Your background?I am a native of a small village of 900 inhabitants in Puebla, Mexico, where the language and traditions are taught by the elders (grandparents and parents). Before the '60s, Nahuatl was an oral language. Then we learned to write it, using pictographs. Most of the Nahuatl speakers are bilingual. We learn Spanish in school, though I did not attend until I was 13 years old. I have served as interpreter in state courts, and have taught Nahuatl at high schools, colleges and universities, including UCLA and UC Dominguez Hills.
Your typical day?I work from 6 a.m. to 2 p.m. as a maintenance employee at the Episcopal Church of the Messiah in Santa Ana. The rest of the day I paint my own art. On days when I teach, I dedicate a couple of evening hours to that class. For 37 years, I worked on creating a Nahuatl alphabet and dictionary using Roman characters. I finished it in May and took it back to Mexico, where I travel frequently for conferences about the Nahuatl culture in schools, universities and community centers.

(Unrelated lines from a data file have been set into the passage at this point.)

[src/pifb_params.svh]
// Register offsets, field positions and reset values of the peripheral interrupt bank.
`ifndef PIFB_PARAMS_SVH
`define PIFB_PARAMS_SVH

// ************************************************************
// Register byte offsets on the Avalon-MM slave
// ************************************************************
`define PIFB_OFF_ENABLE_TWO  4'h0
`define PIFB_OFF_FLAGS_ONE   4'h4
`define PIFB_OFF_FLAGS_TWO   4'h8
`define PIFB_OFF_ENABLE_ONE  4'hC

// ************************************************************
// Field positions
// ************************************************************
`define PIFB_F1_ADC          6
`define PIFB_F1_UART_RX      5
`define PIFB_F1_UART_TX      4
`define PIFB_F1_SYNC_SERIAL  3
`define PIFB_F1_CAPCOMP      2
`define PIFB_F1_TIMER_TWO    1
`define PIFB_F1_TIMER_ONE    0
`define PIFB_F2_OSC_FAIL     7
`define PIFB_F2_CMP_TWO      6
`define PIFB_F2_CMP_ONE      5
`define PIFB_F2_EEPROM       4

// ************************************************************
// Implemented-bit masks and reset values
// ************************************************************
`define PIFB_MASK_ONE        8'h7F
`define PIFB_MASK_TWO        8'hF0
`define PIFB_SW_CLR_ONE      8'h4F
`define PIFB_RESET_VALUE     8'h00

`endif

[src/pifb_pkg.sv]
// Types shared by the peripheral interrupt bank.
package pifb_pkg;

   // Avalon-MM request from the bus master.
   typedef struct packed {
      logic [3:0] address;
      logic       read;
      logic       write;
      logic [3:0] byteenable;
      logic [31:0] writedata;
   } pifb_bus_req_t;

   // Pulses and levels from the peripherals.
   typedef struct packed {
      logic adc_done;
      logic uart_rx_full;
      logic uart_tx_empty;
      logic sync_serial_done;
      logic capture_event;
      logic compare_match;
      logic timer_two_match;
      logic timer_one_overflow;
      logic osc_fail;
      logic comparator_two_output;
      logic comparator_one_output;
      logic eeprom_write_done;
   } pifb_events_t;

   // Capture/compare unit operating mode.
   typedef enum logic [1:0] {
      PIFB_CCP_CAPTURE = 2'h0,
      PIFB_CCP_COMPARE = 2'h1,
      PIFB_CCP_PWM     = 2'h2,
      PIFB_CCP_OFF     = 2'h3
   } pifb_ccp_mode_t;

   // Bus slave access phases, one-hot.
   typedef enum logic [1:0] {
      PIFB_BUS_IDLE = 2'b01,
      PIFB_BUS_DONE = 2'b10
   } pifb_bus_state_t;

endpackage : pifb_pkg
### src/core/exposure_pkg.sv
/*
 * Shared constants for the exposure trigger controller and its trigger-source
 * partner: time base, exposure limits, source and mode codes, register map.
 * Assumes one 250 MHz clock shared by both ends.
 */
package exposure_pkg;
    // Time base
    localparam int CLK_PERIOD_PS = 4000;
    localparam int US_PS = 1000000;
    localparam int US_CYCLES = US_PS / CLK_PERIOD_PS;
    localparam logic [7:0] US_LAST = 8'(US_CYCLES - 1);

    // Exposure time limits in microseconds
    localparam int TIME_W = 26;
    localparam logic [TIME_W-1:0] EXP_MIN_US = 26'd12;
    localparam logic [TIME_W-1:0] EXP_MAX_US = 26'd60000000;

    // Start trigger sources
    typedef enum logic [2:0] {
        SRC_SOFTWARE,
        SRC_LEVEL,
        SRC_LINK,
        SRC_TIMER,
        SRC_LINE
    } trig_src_e;

    // Partner register map (byte offsets) and fields
    localparam logic [7:0] REG_CTRL = 8'h00;
    localparam logic [7:0] REG_WIDTH = 8'h04;
    localparam logic [7:0] REG_GO = 8'h08;
    localparam logic [7:0] REG_STATUS = 8'h0c;
    localparam int CTRL_USE_LINK = 0;
    localparam int CTRL_ACTIVE_HIGH = 1;
    localparam logic [1:0] CTRL_RESET = 2'h2;
    localparam logic [31:0] WIDTH_RESET = 32'h0000_0100;
endpackage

Best thing about the job?The excitement I feel of sharing my culture with people from all walks of life. I enjoy teaching my own people, especially the young ones, how to love their own traditions and how to keep their roots alive.
Biggest challenge?To remain physically and mentally healthy.
How many hours a week do you work?40 hours at my paid job; 15 hours at home, and about two hours when I am teaching Nahuatl.
Advice for someone interested in a job like yours?First and foremost, if there is someone who knows how to read, write and speak Nahuatl, to apply themselves and start teaching it.
What motivates you to do your best?It is in my heart. It is part of my roots. I see myself as a rebirth of my ancestors.